Jonás se estremeció.
—Es nuestra mejor opción —explicó Merardo—. No podemos subir ni bajar por aquí…
A Jonás no le gustaba la idea, pero quedarse allí no era mejor, así que asintió despacio.
Volvieron sobre sus pasos. Merardo tuvo cuidado de no dejar que la pantalla se apagase en ningún momento deslizando continuamente el dedo sobre ella. También procuró andar despacio, para que Jonás no se quedara atrás.

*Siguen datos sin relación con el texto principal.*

==> src/rtl/wb_stage_cp0.sv <==
// Write-back stage of the 5-stage MIPS pipeline, with a CP0 subset (Count, Compare, Status, Cause, EPC).
// Commits exceptions and ERET, redirects fetch on a flush, and reports pending interrupts to decode.
module wb_stage_cp0 #(
   parameter int          MS_TO_WS_BUS_WD = 149,
   parameter logic [31:0] EX_ENTRY        = 32'hbfc00380
) (
   input  logic                       clk,
   input  logic                       resetn,
   input  logic                       ms_to_ws_valid,
   input  logic [MS_TO_WS_BUS_WD-1:0] ms_to_ws_bus,
   output logic                       ws_allowin,
   input  logic [5:0]                 hw_int,
   output logic                       rf_we,
   output logic [4:0]                 rf_waddr,
   output logic [31:0]                rf_wdata,
   output logic                       ws_flush,
   output logic [31:0]                ws_flush_pc,
   output logic                       int_pending,
   output logic [31:0]                debug_wb_pc
);

   logic                       ws_valid;
   logic                       ws_ready_go;
   logic [MS_TO_WS_BUS_WD-1:0] ws_bus;

   logic [31:0] rt_value;
   logic        eret;
   logic        bd;
   logic        mtc0_we;
   logic [4:0]  cp0_addr;
   logic        res_from_cp0;
   logic        ex;
   logic [4:0]  excode;
   logic        gr_we;
   logic [4:0]  dest;
   logic [31:0] final_result;
   logic [31:0] pc;
   logic        unused_alu_result;

   assign rt_value          = ws_bus[148:117];
   assign eret              = ws_bus[116];
   assign bd                = ws_bus[115];
   assign mtc0_we           = ws_bus[114];
   assign cp0_addr          = ws_bus[113:109];
   assign res_from_cp0      = ws_bus[108];
   assign unused_alu_result = ^ws_bus[107:76];
   assign ex                = ws_bus[75];
   assign excode            = ws_bus[74:70];
   assign gr_we             = ws_bus[69];
   assign dest              = ws_bus[68:64];
   assign final_result      = ws_bus[63:32];
   assign pc                = ws_bus[31:0];

   logic ex_commit;
   logic eret_commit;
   logic mtc0_commit;

   assign ex_commit   = ws_valid & ex;
   assign eret_commit = ws_valid & eret & ~ex;
   assign mtc0_commit = ws_valid & mtc0_we & ~ex;

   assign ws_ready_go = 1'b1;
   assign ws_allowin  = ~ws_valid | ws_ready_go;

   // Flush beats a same-cycle load so nothing younger than the faulting instruction survives.
   always_ff @(posedge clk or negedge resetn) begin
      if (!resetn) begin
         ws_valid <= 1'b0;
         ws_bus   <= '0;
      end else begin
         if (ws_flush)
            ws_valid <= 1'b0;
         else if (ws_allowin)
            ws_valid <= ms_to_ws_valid;
         if (ms_to_ws_valid && ws_allowin && !ws_flush)
            ws_bus <= ms_to_ws_bus;
      end
   end

   logic [7:0]  status_im;
   logic        status_exl;
   logic        status_ie;
   logic        cause_bd;
   logic        cause_ti;
   logic [1:0]  cause_ip_sw;
   logic [4:0]  cause_excode;
   logic [31:0] epc;
   logic [31:0] count;
   logic [31:0] compare;
   logic        tick;

   logic [7:2]  cause_ip_hw;
   logic [31:0] status_val;
   logic [31:0] cause_val;
   logic [31:0] cp0_rdata;
   logic        wr_status;
   logic        wr_cause;
   logic        wr_epc;
   logic        wr_count;
   logic        wr_compare;

   assign wr_status  = mtc0_commit && (cp0_addr == 5'd12);
   assign wr_cause   = mtc0_commit && (cp0_addr == 5'd13);
   assign wr_epc     = mtc0_commit && (cp0_addr == 5'd14);
   assign wr_count   = mtc0_commit && (cp0_addr == 5'd9);
   assign wr_compare = mtc0_commit && (cp0_addr == 5'd11);

   assign cause_ip_hw = hw_int | {cause_ti, 5'b0};
   assign status_val  = {9'b0, 1'b1, 6'b0, status_im, 6'b0, status_exl, status_ie};
   assign cause_val   = {cause_bd, cause_ti, 14'b0, cause_ip_hw, cause_ip_sw,
                         1'b0, cause_excode, 2'b0};

   // A nested exception (EXL already set) keeps the original EPC and BD.
   always_ff @(posedge clk or negedge resetn) begin
      if (!resetn) begin
         status_im    <= 8'h00;
         status_exl   <= 1'b0;
         status_ie    <= 1'b0;
         cause_bd     <= 1'b0;
         cause_ti     <= 1'b0;
         cause_ip_sw  <= 2'b00;
         cause_excode <= 5'd0;
         epc          <= 32'h0;
         count        <= 32'h0;
         compare      <= 32'h0;
         tick         <= 1'b0;
      end else begin
         tick <= ~tick;
         if (wr_count)
            count <= rt_value;
         else if (tick)
            count <= count + 32'd1;

         if (wr_compare) begin
            compare  <= rt_value;
            cause_ti <= 1'b0;
         end else if (count == compare) begin
            cause_ti <= 1'b1;
         end

         if (ex_commit) begin
            status_exl   <= 1'b1;
            cause_excode <= excode;
            if (!status_exl) begin
               epc      <= bd ? (pc - 32'd4) : pc;
               cause_bd <= bd;
            end
         end else if (eret_commit) begin
            status_exl <= 1'b0;
         end else begin
            if (wr_status) begin
               status_im  <= rt_value[15:8];
               status_exl <= rt_value[1];
               status_ie  <= rt_value[0];
            end
            if (wr_cause)
               cause_ip_sw <= rt_value[9:8];
            if (wr_epc)
               epc <= rt_value;
         end
      end
   end

   always_comb begin
      cp0_rdata = 32'h0;
      case (cp0_addr)
         5'd9:    cp0_rdata = count;
         5'd11:   cp0_rdata = compare;
         5'd12:   cp0_rdata = status_val;
         5'd13:   cp0_rdata = cause_val;
         5'd14:   cp0_rdata = epc;
         default: cp0_rdata = 32'h0;
      endcase
   end

   assign rf_we       = ws_valid & gr_we & ~ex;
   assign rf_waddr    = dest;
   assign rf_wdata    = res_from_cp0 ? cp0_rdata : final_result;
   assign ws_flush    = ex_commit | eret_commit;
   assign ws_flush_pc = ex_commit ? EX_ENTRY : epc;
   assign debug_wb_pc = pc;
   assign int_pending = (|({cause_ip_hw, cause_ip_sw} & status_im)) & status_ie & ~status_exl;

endmodule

No quería que se quedara sumido en la oscuridad de nuevo, y estaba claro que él tampoco lo deseaba a juzgar por cómo se pegaba a su espalda.
De repente, Merardo se detuvo.
—Un momento —dijo.
Se acercó a la pared de roca y miró hacia arriba. Le había parecido ver algo, una especie de discontinuidad, como una línea que cortaba la textura de la gruta unos cuatro metros más arriba. Levantó la mano con el móvil y entonces se hizo evidente: no era un corte, era una segunda cornisa, que recorría la pared a ese nivel.